Removal of drum brake parts and all suspension on passenger side for rebuild and/or replacement and paint/detail

Marc S
 

Attachments

·
Registered
Joined
·
67,750 Posts
great pics, thanks for sharing marc. :tu
 

·
Registered
Joined
·
214 Posts
I'm in the process of doing the same thing to mine. But your frame and suspension is a LOT cleaner. I'm not going to worry about painting the frame and stuff, though. Just a scrape and wipe and mount the parts. I'll worry about painting when I get a chance save some more money and do it right.
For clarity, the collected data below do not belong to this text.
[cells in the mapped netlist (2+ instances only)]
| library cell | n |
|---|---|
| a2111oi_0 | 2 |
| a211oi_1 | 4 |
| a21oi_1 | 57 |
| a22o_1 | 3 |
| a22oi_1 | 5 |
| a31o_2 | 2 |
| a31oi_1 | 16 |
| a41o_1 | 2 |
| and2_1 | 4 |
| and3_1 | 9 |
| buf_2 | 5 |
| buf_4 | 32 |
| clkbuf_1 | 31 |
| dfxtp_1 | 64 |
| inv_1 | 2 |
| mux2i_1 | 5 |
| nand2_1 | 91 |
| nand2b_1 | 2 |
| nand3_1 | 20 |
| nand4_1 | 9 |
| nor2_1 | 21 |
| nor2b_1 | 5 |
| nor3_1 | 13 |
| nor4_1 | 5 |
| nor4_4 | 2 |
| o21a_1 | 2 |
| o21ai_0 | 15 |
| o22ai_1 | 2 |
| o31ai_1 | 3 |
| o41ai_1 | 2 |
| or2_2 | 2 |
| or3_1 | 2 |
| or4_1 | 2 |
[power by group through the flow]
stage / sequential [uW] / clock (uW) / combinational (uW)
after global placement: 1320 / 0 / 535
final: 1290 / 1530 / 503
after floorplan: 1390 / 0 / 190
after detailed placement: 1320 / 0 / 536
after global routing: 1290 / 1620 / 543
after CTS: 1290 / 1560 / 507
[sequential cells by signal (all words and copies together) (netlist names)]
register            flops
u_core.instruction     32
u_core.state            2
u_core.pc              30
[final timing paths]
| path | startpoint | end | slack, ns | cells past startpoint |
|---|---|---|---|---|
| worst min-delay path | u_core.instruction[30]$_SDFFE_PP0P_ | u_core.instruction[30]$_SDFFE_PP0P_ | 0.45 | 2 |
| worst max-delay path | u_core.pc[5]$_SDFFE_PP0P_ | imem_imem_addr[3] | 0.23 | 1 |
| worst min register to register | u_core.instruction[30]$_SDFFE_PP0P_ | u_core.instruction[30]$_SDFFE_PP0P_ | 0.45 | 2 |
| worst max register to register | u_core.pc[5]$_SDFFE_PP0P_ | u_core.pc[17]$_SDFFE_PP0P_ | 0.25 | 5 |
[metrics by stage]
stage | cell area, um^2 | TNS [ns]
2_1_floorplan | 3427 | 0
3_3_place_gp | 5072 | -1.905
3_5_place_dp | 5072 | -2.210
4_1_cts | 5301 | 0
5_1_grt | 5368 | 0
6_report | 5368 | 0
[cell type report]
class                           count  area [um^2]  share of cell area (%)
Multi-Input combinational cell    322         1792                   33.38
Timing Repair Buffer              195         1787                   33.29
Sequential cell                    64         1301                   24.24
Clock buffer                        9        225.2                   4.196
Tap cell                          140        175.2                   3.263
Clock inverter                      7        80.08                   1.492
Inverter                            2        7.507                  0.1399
$ cat src/rtl/vga_timing_gen.sv
// rtl/vga_timing_gen.sv - raster timing generator: pixel-tick divider, x/y counters, syncs and strobes
module vga_timing_gen #(
    parameter int H_ACTIVE = 640,
    parameter int H_FP     = 16,
    parameter int H_SYNC   = 96,
    parameter int H_BP     = 48,
    parameter int V_ACTIVE = 480,
    parameter int V_FP     = 10,
    parameter int V_SYNC   = 2,
    parameter int V_BP     = 33,
    parameter int CLK_DIV  = 4,
    parameter int SYNC_POL = 0
) (
    input  logic       clk,
    input  logic       rst,
    output logic [9:0] counter_x,
    output logic [9:0] counter_y,
    output logic       hsync,
    output logic       vsync,
    output logic       video_on,
    output logic       pixel_tick,
    output logic       line_start,
    output logic       frame_start
);
    localparam int H_TOTAL      = H_ACTIVE + H_FP + H_SYNC + H_BP;
    localparam int V_TOTAL      = V_ACTIVE + V_FP + V_SYNC + V_BP;
    localparam int H_SYNC_START = H_ACTIVE + H_FP;
    localparam int H_SYNC_END   = H_SYNC_START + H_SYNC;
    localparam int V_SYNC_START = V_ACTIVE + V_FP;
    localparam int V_SYNC_END   = V_SYNC_START + V_SYNC;

    localparam logic [9:0] H_MAX   = 10'(H_TOTAL - 1);
    localparam logic [9:0] V_MAX   = 10'(V_TOTAL - 1);
    localparam logic [3:0] DIV_MAX = 4'(CLK_DIV - 1);
    localparam logic       SYNC_ON = (SYNC_POL != 0);

    logic [3:0] div_cnt;
    logic       advance;
    logic [9:0] nx;
    logic [9:0] ny;
    logic       h_sync_win;
    logic       v_sync_win;
    logic       active_next;

    assign advance = (div_cnt == DIV_MAX);

    always_comb begin
        nx = counter_x + 10'd1;
        ny = counter_y;
        if (counter_x == H_MAX) begin
            nx = 10'd0;
            ny = (counter_y == V_MAX) ? 10'd0 : counter_y + 10'd1;
        end
    end

    // Decode from the next coordinates so syncs/video_on land on the same edge as the counters.
    // 11-bit compares keep window ends of exactly 1024 representable.
    assign h_sync_win  = ({1'b0, nx} >= 11'(H_SYNC_START)) && ({1'b0, nx} < 11'(H_SYNC_END));
    assign v_sync_win  = ({1'b0, ny} >= 11'(V_SYNC_START)) && ({1'b0, ny} < 11'(V_SYNC_END));
    assign active_next = ({1'b0, nx} < 11'(H_ACTIVE)) && ({1'b0, ny} < 11'(V_ACTIVE));

    always_ff @(posedge clk or posedge rst) begin
        if (rst) begin
            div_cnt     <= 4'd0;
            counter_x   <= H_MAX;
            counter_y   <= V_MAX;
            hsync       <= ~SYNC_ON;
            vsync       <= ~SYNC_ON;
            video_on    <= 1'b0;
            pixel_tick  <= 1'b0;
            line_start  <= 1'b0;
            frame_start <= 1'b0;
        end else begin
            pixel_tick  <= 1'b0;
            line_start  <= 1'b0;
            frame_start <= 1'b0;
            div_cnt     <= advance ? 4'd0 : div_cnt + 4'd1;
            if (advance) begin
                counter_x   <= nx;
                counter_y   <= ny;
                hsync       <= h_sync_win ? SYNC_ON : ~SYNC_ON;
                vsync       <= v_sync_win ? SYNC_ON : ~SYNC_ON;
                video_on    <= active_next;
                pixel_tick  <= 1'b1;
                line_start  <= (nx == 10'd0);
                frame_start <= (nx == 10'd0) && (ny == 10'd0);
            end
        end
    end
endmodule

$ cat config.mk
export PLATFORM = sky130hd
export DESIGN_NAME = vga_timing_gen
export DESIGN_NICKNAME = d
export VERILOG_FILES = /design/src/rtl/vga_timing_gen.sv
export SDC_FILE = /design/constraint.sdc
export NUM_CORES = 1
export LEC_CHECK = 0
export CAP_MARGIN = 20
export CORE_UTILIZATION = 48
export DETAILED_ROUTE_END_ITERATION = 16
export PLACE_DENSITY = 0.75
export SYNTH_ARGS = -nofsm -noshare
export SYNTH_HDL_FRONTEND = slang
export SYNTH_SLANG_ARGS = --single-unit
export TNS_END_PERCENT = 30
$ cat constraint.sdc
create_clock -name clk -period 3.1 [get_ports clk]
set_clock_uncertainty 0.15 [all_clocks]
set_input_delay 0.31 -clock clk [delete_from_list [all_inputs] [get_ports clk]]
set_output_delay 0.31 -clock clk [all_outputs]
set_load 0.02 [all_outputs]
==> flow_summary.yaml, run 1 <==
logic_synthesis:
  ys_ff_latch: 30
  ys_top_cells_by_area: "dfrtp_1 (25%), dfstp_2 (17%), nand2_1 (6.3%), xnor2_1 (4.8%), xor2_1 (4.3%)"
  synth_cell_types: 42
  synth_edf_count: 0
  synth_area_per_cell_um2: 8.825
  synthCells: 208
  yosysSeqAreaShare_pct: 41.72
  synthFlopType: "dfrtp_1"
  synth_top_cell_area_share_pct: 24.54
  synth_top_area_cell: "dfrtp_1"
  synth_common_cells: "nand2_1 (31), dfrtp_1 (18), o21ai_0 (15)"
  synth_most_common_cell: "nand2_1"
  syn_area_um2: 1836
  ys_async_sr_fraction_pct: 100.0
  synth_nets: 215
  ys_warn_count: 0
critical_path:
  required_ns: 3.12
  crit_top_cell: "or4_1"
  worstPathCellList: "ha_1, nand4_4, or4_1, nor3_4, xnor2_1, or4_1, a32o_1"
  path_class: "flop to flop"
  max_stage_delay_ns: 0.59
  critPathBufInv: 0
  endpoint_kind: "flop"
  slowest_stage: "dfstp_2"
  critPathTopFamily: "simple AND/OR/NAND/NOR gates"
  arrival_ns: 2.90
  cp-start-kind: "flop"
  ff2ff_setup_slack_ns: 0.22
  cp_max_fo: 8
drt:
  drtAntennaViolNets: 0
  post_drt_wl_per_cell_um: 14.19
  num_vias: 1660
  drt-vias-per-instance: 5.666
  drtPass1Iterations: 4
  drc: 0
  totalWireLength_mm: 4.159
  drt_iter0_drc: 134
place:
  hpwl_mm: 3.047
  pre_cts_ws_ns: 0.2275
  port_buffers: 27
  globalplace.congestion: 0.9338
pwr:
  pwr-share-seq_pct: 53.6
  total_power_uw: 731.8
  p_int_uw: 577.5
  netSwitchingPower_uw: 154.3
  power_density_nw_per_um2: 313.3
  total_leakage_power_uw: 0.0009133
  power_frac_clock_pct: 44.3
  p_sw_share_pct: 21.09
  share_comb_of_total_power_pct: 2.0
  peakVddDrop_v: 0.0002130
timing:
  max_freq_mhz: 347.4
  setup_viol: 0
  slew_headroom_pct: 69.75
  setup_ws_ns: 0.2211
  drv_slew: 0
  hold_viol: 0
  worstMarginPinSlew_ns: 0.4532
  rsz0062_at_grt: "false"
  final.period_utilization_pct: 92.87
  tns_ns: 0
  min_period_ns: 2.879
layout:
  syn_to_final_growth_pct: 27.27
  utilization_pct: 63.81
  fin_nets: 251
  n_antenna_cell: 0
  drive_above_1_share_pct: 16.33
worst_hold_path:
  hold_path.class: "input port to asynchronous set/reset pin"
global_routing:
  grt_pass1_vias: 1492
  grt_max_degree: 27
  grt_overflow: 0
  antenna_found_initial: 0
  grt_pass1_wl_mm: 7.314
  grt_usage_pct: 23.26
die:
  core_um2: 3661
  io_pins: 28
  chipWidth_um: 63.84
  die-area_um2: 4076
  core.rowCount: 22
  die_y_um: 63.84
  start_util_pct: 50.14
cts:
  clk_latency_ns: 0.28
  cts_buffers: 5
  cts-htree-levels: 2
  path_clk_slew_ns: 0.07
  cts_resized: 0
  post_cts_buffers: 0
  clock_path_buffers: 2
  cts_hold_buffers: 0
  root_buffer: "clkbuf_8"
  cts_tree: "done"
  cts_sinks: 30
run:
  max_cap_violations: 0
status:
  status: "complete, no violations"
==> metrics by stage <==
stage,instances,cell area (um2),hold WS [ns]
after floorplan,208,1836,0.2419
after global placement,284,2217,0.3080
after detailed placement,284,2217,0.3161
after CTS,292,2308,0.3248
after global routing,293,2336,0.2208
final,293,2336,0.1879
==> cell families (layout without fill, tap and decap cells) <==
logic type,count (synthesis),in the layout,share of synthesized area [%]
multiplexers,1,1,0.6135
AO/OA/AOI/OAI,39,39,13.29
AND/OR/NAND/NOR,91,91,26.93
XOR/XNOR,19,19,9.066
buffers and inverters,23,60,4.975
adder cells (fa/ha/maj),5,5,3.408
flip-flops,30,30,41.72
==> final timing paths <==
| path | depth (start not counted) | startpoint | end |
|---|---|---|---|
| setup / recovery | 7 | counter_x[0]$_DFFE_PP1P_ | video_on$_DFFE_PP0P_ |
| min in group clk | 1 | div_cnt[0]$_DFF_PP0_ | div_cnt[0]$_DFF_PP0_ |
| max in group asynchronous | 4 | rst | counter_x[9]$_DFFE_PP1P_ |
| setup reg to reg | 7 | counter_x[0]$_DFFE_PP1P_ | video_on$_DFFE_PP0P_ |
| hold / removal | 2 | rst | counter_y[1]$_DFFE_PP0P_ |
| hold reg to reg | 1 | div_cnt[0]$_DFF_PP0_ | div_cnt[0]$_DFF_PP0_ |
==> power by group through the flow <==
stage / Combinational [uW] / Clock [uW] / Sequential [uW]
after floorplan: 5.66 / 0 / 399
after global placement: 11.2 / 0 / 399
after detailed placement: 11.1 / 0 / 399
after CTS: 11.1 / 331 / 392
after global routing: 17.1 / 352 / 392
final: 14.9 / 325 / 392
==> cell usage in the layout (no fill, tap or decap), types with 2 or more instances in the layout <==
cell,n
dfstp_2,12
a21oi_1,6
nor2_1,12
o22ai_1,2
nor4_2,2
nand4_1,8
nor3_1,4
and3_1,3
nor4_1,3
dfrtp_1,18
inv_1,9
ha_1,5
a31oi_1,2
or4_1,4
and4_1,2
nand2_1,31
o31ai_1,4
a311oi_1,2
clkbuf_8,6
clkdlybuf4s50_1,27
xor2_1,9
a21o_1,2
xnor2_1,10
o21a_1,2
buf_4,14
or3_1,2
nand3_1,13
o21ai_0,15
==> per-layer routing <==
metal / global-route usage [%] / vias to the layer above / wire, um
li1: - / 819 / -
met1: 33.75 / 787 / 2070
met2: 34.31 / 48 / 1834
met3: 5.714 / 6 / 215
met4: 6.250 / 0 / 38
met5: 0 / - / 0
==> sequential cells by signal, indices dropped and copies added (netlist names) <==
name,cells
line_start,1
pixel_tick,1
vsync,1
hsync,1
div_cnt,4
counter_y,10
video_on,1
counter_x,10
frame_start,1
==> cell type report <==
type,instances,area (um2)
Fill cell,320,1325
Clock buffer,7,86.33
Sequential cell,30,765.7
Timing Repair Buffer,42,402.9
Inverter,10,37.54
Tap cell,48,60.06
Clock inverter,1,5.005
Multi-Input combinational cell,155,978.4
(Power assumes the default switching activity.)
==> inputs of run 2 (changes only) <==
--- a/config.mk
+++ b/config.mk
@@ -6,9 +6,9 @@
 export NUM_CORES = 1
 export LEC_CHECK = 0
 export CAP_MARGIN = 20
-export CORE_UTILIZATION = 48
+export CORE_UTILIZATION = 54
 export DETAILED_ROUTE_END_ITERATION = 16
-export PLACE_DENSITY = 0.75
+export PLACE_DENSITY = 0.8
 export SYNTH_ARGS = -nofsm -noshare
 export SYNTH_HDL_FRONTEND = slang
 export SYNTH_SLANG_ARGS = --single-unit
==> constraint.sdc (replaced) <==
create_clock -name clk -period 2.8 [get_ports clk]
set_clock_uncertainty 0.15 [all_clocks]
set_input_delay 0.28 -clock clk [delete_from_list [all_inputs] [get_ports clk]]
set_output_delay 0.28 -clock clk [all_outputs]
set_load 0.02 [all_outputs]
==> run 2 against run 1 <==
Net effect: the run now ends with negative setup slack left; clock power grew 45%; cell count shrank 0.34%; first-iteration DRC count shrank 5.2%; critical path type unchanged; critical endpoint unchanged.
==> flow_summary.yaml, run 2 (synthesis results as in run 1) <==
run:
  max_cap_violations: 0
timing:
  min_period_ns: 2.808
  max_freq_mhz: 356.1
  rsz0062_at_grt: "true"
  tns_ns: -0.008225
  slew_headroom_pct: 70.71
  hold_viol: 0
  worstMarginPinSlew_ns: 0.4394
  final.period_utilization_pct: 100.3
  drv_slew: 0
  setup_ws_ns: -0.008225
  setup_viol: 1
critical_path:
  cp_max_fo: 7
  rr_endpoint: "video_on$_DFFE_PP0P_"
  r2r_start: "counter_x[0]$_DFFE_PP1P_"
  cp-start-kind: "flop"
  reg2reg_depth: 7
  arrival_ns: 2.89
  required_ns: 2.89
  ff2ff_setup_slack_ns: -0.008
  path_class: "flop to flop"
  critPathLaunch: "counter_x[0]$_DFFE_PP1P_"
  endpoint_kind: "flop"
layout:
  final_cell_mix: "nand2_1 (31), clkdlybuf4s50_1 (27), dfrtp_1 (18), buf_4 (18), o21ai_0 (15)"
  fillers: 220
  final_common_cell: "nand2_1"
  syn_to_final_growth_pct: 29.99
  multi_input_area_um2: 1011
  largestRegisters: "counter_x (10), counter_y (10), div_cnt (4)"
  n_antenna_cell: 0
  fin_area_um2: 2386
  regArea_um2: 765.7
  drive_above_1_share_pct: 18.95
  utilization_pct: 76.28
  fin_nets: 254
die:
  chipWidth_um: 60.30
  core.rowCount: 20
  io_pins: 28
  core_um2: 3128
  die-area_um2: 3636
  start_util_pct: 58.68
  die_y_um: 60.30
pwr:
  share_comb_of_total_power_pct: 1.1
  total_leakage_power_uw: 0.0009288
  total_power_uw: 915.4
  power_density_nw_per_um2: 383.7
  p_int_uw: 738.7
  power_frac_clock_pct: 51.5
  peakVddDrop_v: 0.0002984
  pwr-share-seq_pct: 47.4
  netSwitchingPower_uw: 176.8
  p_sw_share_pct: 19.31
global_routing:
  grt_pass1_vias: 1581
  antenna_found_initial: 0
  grt_max_degree: 31
  grt_usage_pct: 28.34
  grt_overflow: 0
  grt_pass1_wl_mm: 7.534
drt:
  drt_iter0_drc: 127
  num_vias: 1792
  drt-vias-per-instance: 6.137
  post_drt_wl_per_cell_um: 16.97
  drtPass1Iterations: 5
  drtAntennaViolNets: 0
  drc: 0
  totalWireLength_mm: 4.955
place:
  hpwl_mm: 3.214
  placed_area_um2: 2217
  globalplace.congestion: 0.8643
  pre_cts_ws_ns: 0.02937
  port_buffers: 27
cts:
  cts_sinks: 30
  cts_buffers: 5
  root_buffer: "clkbuf_4"
  cts_hold_buffers: 0
  clk_latency_ns: 0.35
  cts_tree: "done"
  clock_path_buffers: 2
  path_clk_slew_ns: 0.12
  cts-htree-levels: 2
worst_hold_path:
  hold_path.class: "input port to asynchronous set/reset pin"
status:
  violations: "negative setup slack"
  status: "finished with violations"
## run 2: worst max path at each step
stage	cells after the start	endpoint
final	7	video_on$_DFFE_PP0P_
after CTS	7	video_on$_DFFE_PP0P_
after floorplan	7	video_on$_DFFE_PP0P_
after detailed placement	7	video_on$_DFFE_PP0P_
after global routing	7	video_on$_DFFE_PP0P_
after global placement	7	video_on$_DFFE_PP0P_
## run 2: timing repair
item,CTS,global route
buffers inserted,0,6
setup endpoints to repair,0,2
resized for setup,0,2
## run 2: final cells by class
| type | instances | share of cell area, % |
|---|---|---|
| Sequential cell | 30 | 32.09 |
| Timing Repair Buffer | 45 | 16.99 |
| Tap cell | 44 | 2.307 |
| Inverter | 10 | 1.573 |
| Multi-Input combinational cell | 155 | 42.37 |
| Clock inverter | 2 | 2.517 |
| Clock buffer | 6 | 2.150 |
As of now, it'd be like gilding a sows ear.

Nice pics!

I gotta say, though, you high-end guys sure do live well. (Thinks to self): "Oh.... to have a carpeted shop floor." :sign0020:
 

·
Premium Member
Joined
·
50,811 Posts
Replacing all of those lines is a very smart move....and we appreciate the pictures....:congrats:
:gba:
bowtie-trifive
 

·
Registered
Joined
·
250 Posts
Discussion Starter · #5 ·
Replacing all of those lines is a very smart move....and we appreciate the pictures....:congrats:
:gba:
bowtie-trifive
I figure the system will be dry anyway so why not replace everything relating to the brakes right? I already rebuilt the diff and rear drums so everything forward will be replaced. Since I had the brake line running the length of the frame out... well.... why not replace the fuel line right?
This is truly a barn-find in the sense that nothing has been replaced chassis wise except the service items so this stuff is original to car and NEEDS replacing badly.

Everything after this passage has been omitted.